Reproduce, with no edits, the line that contains "dec_lvl == QRF_LOW && status[2]);" and all the lines that follow it, ending with the last line of the records.

******************************

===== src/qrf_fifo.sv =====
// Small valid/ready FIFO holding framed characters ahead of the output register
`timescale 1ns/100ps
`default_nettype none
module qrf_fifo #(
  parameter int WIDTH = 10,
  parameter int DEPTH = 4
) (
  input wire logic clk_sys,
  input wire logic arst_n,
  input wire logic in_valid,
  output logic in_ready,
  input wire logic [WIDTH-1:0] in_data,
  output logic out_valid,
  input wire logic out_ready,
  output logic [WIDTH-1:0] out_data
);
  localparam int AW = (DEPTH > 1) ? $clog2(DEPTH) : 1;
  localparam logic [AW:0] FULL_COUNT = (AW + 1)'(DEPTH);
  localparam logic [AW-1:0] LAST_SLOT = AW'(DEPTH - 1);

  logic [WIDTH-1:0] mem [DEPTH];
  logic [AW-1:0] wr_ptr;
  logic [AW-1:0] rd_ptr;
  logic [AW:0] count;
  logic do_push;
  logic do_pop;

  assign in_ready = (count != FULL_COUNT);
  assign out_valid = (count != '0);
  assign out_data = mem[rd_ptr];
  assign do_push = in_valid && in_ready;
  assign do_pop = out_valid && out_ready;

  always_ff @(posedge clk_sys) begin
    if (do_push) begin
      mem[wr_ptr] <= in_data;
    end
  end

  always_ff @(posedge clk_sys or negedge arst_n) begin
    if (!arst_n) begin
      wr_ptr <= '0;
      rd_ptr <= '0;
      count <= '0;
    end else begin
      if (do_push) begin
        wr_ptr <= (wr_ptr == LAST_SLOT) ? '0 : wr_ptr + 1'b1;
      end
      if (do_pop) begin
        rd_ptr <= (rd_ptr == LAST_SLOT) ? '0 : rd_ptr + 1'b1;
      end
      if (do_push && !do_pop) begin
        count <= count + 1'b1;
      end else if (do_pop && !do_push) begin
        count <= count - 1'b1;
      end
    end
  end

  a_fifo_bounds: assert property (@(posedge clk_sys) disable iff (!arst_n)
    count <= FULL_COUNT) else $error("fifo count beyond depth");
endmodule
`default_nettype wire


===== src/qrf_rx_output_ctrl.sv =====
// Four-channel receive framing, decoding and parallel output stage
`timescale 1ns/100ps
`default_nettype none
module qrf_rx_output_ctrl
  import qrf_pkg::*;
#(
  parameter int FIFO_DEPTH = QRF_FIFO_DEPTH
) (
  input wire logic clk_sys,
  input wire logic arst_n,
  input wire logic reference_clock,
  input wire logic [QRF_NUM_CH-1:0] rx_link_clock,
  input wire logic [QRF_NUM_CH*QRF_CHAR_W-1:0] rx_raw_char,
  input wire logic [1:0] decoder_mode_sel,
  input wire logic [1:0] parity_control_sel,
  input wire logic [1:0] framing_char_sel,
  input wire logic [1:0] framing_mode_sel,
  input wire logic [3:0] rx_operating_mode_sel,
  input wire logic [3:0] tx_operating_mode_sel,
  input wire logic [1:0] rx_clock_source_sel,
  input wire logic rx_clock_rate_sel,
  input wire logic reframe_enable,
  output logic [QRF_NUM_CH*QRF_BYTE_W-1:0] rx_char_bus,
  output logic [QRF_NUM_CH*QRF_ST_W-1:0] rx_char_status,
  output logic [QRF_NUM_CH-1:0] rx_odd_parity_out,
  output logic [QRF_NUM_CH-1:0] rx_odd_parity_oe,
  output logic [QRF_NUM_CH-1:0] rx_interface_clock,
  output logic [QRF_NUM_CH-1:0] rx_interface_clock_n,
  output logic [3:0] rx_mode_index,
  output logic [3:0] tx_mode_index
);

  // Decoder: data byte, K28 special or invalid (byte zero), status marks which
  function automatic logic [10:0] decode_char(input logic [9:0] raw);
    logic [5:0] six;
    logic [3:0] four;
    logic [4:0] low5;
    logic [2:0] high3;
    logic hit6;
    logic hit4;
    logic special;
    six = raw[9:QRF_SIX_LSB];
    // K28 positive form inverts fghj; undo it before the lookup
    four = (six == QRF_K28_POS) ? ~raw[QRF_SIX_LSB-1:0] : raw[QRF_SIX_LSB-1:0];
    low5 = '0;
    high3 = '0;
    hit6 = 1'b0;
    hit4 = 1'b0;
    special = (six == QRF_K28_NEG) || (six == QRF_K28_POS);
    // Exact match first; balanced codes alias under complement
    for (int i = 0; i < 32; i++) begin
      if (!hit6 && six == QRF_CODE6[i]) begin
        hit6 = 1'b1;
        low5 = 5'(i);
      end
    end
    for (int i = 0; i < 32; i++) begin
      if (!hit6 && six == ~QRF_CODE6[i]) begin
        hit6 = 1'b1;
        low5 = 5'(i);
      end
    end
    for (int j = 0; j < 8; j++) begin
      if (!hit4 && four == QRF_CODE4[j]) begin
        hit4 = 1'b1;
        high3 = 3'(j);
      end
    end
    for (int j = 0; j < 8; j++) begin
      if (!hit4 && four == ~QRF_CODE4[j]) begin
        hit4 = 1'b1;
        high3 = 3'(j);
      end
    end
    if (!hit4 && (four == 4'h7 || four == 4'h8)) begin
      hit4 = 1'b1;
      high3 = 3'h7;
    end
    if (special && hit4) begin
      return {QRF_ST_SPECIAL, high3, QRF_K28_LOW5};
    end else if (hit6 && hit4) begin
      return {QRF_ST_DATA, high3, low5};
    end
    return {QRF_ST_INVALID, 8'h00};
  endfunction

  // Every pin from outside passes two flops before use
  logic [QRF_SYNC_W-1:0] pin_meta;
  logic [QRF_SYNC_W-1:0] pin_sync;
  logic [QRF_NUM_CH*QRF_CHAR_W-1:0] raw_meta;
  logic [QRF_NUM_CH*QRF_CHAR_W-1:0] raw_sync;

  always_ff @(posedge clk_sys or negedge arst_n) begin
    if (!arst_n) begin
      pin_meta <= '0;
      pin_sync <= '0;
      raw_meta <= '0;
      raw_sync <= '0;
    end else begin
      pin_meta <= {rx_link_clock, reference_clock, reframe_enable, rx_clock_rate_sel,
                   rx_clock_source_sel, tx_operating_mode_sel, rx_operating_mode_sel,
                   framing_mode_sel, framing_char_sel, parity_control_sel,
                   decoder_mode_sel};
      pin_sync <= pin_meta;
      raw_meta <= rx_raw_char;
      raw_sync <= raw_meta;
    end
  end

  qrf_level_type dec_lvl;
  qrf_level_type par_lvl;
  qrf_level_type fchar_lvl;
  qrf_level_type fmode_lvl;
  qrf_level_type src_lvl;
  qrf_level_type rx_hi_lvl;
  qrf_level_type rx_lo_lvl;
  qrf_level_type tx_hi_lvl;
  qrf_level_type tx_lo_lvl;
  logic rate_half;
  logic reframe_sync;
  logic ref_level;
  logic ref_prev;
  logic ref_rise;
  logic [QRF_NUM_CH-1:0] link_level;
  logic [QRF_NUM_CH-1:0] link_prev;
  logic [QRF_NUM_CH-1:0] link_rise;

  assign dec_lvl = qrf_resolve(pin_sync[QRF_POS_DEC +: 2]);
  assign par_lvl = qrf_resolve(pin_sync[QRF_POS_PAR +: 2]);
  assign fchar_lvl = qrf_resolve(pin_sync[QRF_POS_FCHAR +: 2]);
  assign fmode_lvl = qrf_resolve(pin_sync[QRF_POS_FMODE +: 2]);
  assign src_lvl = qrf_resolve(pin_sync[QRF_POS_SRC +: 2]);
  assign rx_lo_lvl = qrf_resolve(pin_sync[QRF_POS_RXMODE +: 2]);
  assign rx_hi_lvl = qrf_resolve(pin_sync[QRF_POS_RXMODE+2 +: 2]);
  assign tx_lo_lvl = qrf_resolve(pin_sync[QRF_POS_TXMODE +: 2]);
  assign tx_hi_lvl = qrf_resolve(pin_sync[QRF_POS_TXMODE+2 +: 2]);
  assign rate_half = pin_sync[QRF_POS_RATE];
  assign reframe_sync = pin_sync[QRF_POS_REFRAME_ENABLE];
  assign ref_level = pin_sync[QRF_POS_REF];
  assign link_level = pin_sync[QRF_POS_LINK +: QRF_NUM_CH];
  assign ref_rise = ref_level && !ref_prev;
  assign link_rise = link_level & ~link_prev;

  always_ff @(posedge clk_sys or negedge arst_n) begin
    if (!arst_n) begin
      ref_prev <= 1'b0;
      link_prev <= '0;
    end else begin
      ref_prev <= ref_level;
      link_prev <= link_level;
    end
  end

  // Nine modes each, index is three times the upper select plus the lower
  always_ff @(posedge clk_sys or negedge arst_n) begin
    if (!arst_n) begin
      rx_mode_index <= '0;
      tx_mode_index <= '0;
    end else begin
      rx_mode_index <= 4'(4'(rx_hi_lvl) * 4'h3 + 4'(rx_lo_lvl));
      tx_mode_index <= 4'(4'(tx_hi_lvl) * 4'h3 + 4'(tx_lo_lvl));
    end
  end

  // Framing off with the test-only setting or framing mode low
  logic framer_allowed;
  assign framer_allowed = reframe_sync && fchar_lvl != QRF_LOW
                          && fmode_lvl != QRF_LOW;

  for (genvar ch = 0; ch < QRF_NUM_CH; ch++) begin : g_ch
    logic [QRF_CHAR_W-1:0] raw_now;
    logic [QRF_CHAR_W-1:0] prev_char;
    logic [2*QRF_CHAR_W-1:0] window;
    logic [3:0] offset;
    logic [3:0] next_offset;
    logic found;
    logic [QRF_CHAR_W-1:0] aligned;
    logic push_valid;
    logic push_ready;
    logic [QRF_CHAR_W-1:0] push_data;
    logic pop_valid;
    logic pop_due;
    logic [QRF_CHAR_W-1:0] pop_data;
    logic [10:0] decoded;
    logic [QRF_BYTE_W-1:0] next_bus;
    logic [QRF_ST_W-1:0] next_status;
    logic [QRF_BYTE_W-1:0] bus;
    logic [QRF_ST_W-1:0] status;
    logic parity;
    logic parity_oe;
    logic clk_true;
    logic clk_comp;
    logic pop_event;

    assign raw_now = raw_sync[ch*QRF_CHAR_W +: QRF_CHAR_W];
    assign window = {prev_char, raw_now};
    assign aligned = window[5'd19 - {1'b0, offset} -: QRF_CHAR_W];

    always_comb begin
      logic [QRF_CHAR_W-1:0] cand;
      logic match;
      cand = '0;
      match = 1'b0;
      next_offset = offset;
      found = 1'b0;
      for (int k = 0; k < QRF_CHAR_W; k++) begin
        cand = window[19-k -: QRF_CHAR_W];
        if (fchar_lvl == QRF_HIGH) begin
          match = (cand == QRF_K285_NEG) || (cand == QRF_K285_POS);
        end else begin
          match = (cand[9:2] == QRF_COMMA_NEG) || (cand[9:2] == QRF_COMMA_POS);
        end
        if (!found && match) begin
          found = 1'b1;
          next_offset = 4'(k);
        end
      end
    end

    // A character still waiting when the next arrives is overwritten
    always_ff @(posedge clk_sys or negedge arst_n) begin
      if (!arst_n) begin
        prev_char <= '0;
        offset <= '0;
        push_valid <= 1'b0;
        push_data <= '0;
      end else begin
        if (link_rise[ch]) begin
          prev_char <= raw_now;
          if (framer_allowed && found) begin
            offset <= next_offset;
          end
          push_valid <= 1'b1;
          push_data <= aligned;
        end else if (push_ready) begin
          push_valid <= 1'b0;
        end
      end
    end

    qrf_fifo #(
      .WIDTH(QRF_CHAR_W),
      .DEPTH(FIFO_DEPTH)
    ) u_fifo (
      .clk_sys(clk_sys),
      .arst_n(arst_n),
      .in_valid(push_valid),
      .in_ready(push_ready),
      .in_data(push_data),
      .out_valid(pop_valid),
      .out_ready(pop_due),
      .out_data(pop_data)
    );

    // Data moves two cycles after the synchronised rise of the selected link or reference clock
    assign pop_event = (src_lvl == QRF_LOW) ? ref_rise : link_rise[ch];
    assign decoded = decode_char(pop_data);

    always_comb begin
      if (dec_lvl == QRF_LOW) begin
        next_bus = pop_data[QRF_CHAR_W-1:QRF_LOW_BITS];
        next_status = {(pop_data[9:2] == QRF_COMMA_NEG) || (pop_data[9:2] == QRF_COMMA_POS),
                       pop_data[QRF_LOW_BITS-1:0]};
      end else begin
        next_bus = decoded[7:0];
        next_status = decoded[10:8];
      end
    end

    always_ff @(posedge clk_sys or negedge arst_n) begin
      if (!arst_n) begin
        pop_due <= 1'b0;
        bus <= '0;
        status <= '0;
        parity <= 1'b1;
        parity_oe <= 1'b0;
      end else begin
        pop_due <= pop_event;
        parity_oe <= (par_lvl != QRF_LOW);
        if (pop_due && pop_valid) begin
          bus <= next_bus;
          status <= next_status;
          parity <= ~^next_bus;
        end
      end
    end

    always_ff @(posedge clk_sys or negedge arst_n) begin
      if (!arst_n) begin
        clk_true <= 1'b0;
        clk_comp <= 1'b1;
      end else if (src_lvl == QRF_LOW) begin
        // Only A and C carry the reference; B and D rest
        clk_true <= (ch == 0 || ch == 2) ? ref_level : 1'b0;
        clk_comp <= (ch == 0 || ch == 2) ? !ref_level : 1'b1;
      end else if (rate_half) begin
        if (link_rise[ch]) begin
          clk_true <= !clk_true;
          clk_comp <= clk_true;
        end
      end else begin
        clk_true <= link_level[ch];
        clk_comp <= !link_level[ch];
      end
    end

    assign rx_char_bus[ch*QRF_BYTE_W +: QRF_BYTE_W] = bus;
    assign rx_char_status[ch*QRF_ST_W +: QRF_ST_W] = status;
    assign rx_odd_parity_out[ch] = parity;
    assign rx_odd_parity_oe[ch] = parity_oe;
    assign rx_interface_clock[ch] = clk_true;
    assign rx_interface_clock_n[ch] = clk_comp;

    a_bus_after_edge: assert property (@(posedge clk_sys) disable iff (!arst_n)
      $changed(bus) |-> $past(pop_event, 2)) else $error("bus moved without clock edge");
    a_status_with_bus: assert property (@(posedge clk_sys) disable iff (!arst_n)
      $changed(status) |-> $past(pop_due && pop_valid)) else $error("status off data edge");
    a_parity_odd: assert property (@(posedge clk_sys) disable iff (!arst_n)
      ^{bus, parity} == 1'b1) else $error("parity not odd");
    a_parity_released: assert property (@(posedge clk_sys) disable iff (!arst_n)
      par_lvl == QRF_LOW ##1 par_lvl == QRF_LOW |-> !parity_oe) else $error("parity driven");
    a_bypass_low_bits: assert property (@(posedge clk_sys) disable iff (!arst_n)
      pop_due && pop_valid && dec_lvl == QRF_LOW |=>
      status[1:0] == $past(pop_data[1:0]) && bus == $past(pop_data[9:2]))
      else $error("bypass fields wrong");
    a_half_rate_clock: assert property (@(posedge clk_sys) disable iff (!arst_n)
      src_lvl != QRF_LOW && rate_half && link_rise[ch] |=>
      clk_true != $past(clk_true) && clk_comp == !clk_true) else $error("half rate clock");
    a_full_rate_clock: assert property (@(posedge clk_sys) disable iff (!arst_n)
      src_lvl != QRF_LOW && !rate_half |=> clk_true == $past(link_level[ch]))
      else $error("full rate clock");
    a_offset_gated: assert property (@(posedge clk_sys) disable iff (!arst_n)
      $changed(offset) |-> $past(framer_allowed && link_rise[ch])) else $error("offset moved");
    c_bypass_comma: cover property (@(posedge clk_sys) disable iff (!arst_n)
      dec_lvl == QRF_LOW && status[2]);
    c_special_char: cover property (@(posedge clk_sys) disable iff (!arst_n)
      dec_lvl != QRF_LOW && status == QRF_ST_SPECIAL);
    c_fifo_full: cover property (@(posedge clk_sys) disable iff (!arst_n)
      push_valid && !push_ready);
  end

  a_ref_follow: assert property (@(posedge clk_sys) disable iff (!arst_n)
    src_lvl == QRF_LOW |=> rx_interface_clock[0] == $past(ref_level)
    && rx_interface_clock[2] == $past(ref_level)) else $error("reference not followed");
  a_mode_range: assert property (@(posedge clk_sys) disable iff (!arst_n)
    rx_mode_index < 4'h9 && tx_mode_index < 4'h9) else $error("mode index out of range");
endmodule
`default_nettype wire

******************************

### The completed task
      dec_lvl == QRF_LOW && status[2]);
    c_special_char: cover property (@(posedge clk_sys) disable iff (!arst_n)
      dec_lvl != QRF_LOW && status == QRF_ST_SPECIAL);
    c_fifo_full: cover property (@(posedge clk_sys) disable iff (!arst_n)
      push_valid && !push_ready);
  end

  a_ref_follow: assert property (@(posedge clk_sys) disable iff (!arst_n)
    src_lvl == QRF_LOW |=> rx_interface_clock[0] == $past(ref_level)
    && rx_interface_clock[2] == $past(ref_level)) else $error("reference not followed");
  a_mode_range: assert property (@(posedge clk_sys) disable iff (!arst_n)
    rx_mode_index < 4'h9 && tx_mode_index < 4'h9) else $error("mode index out of range");
endmodule
`default_nettype wire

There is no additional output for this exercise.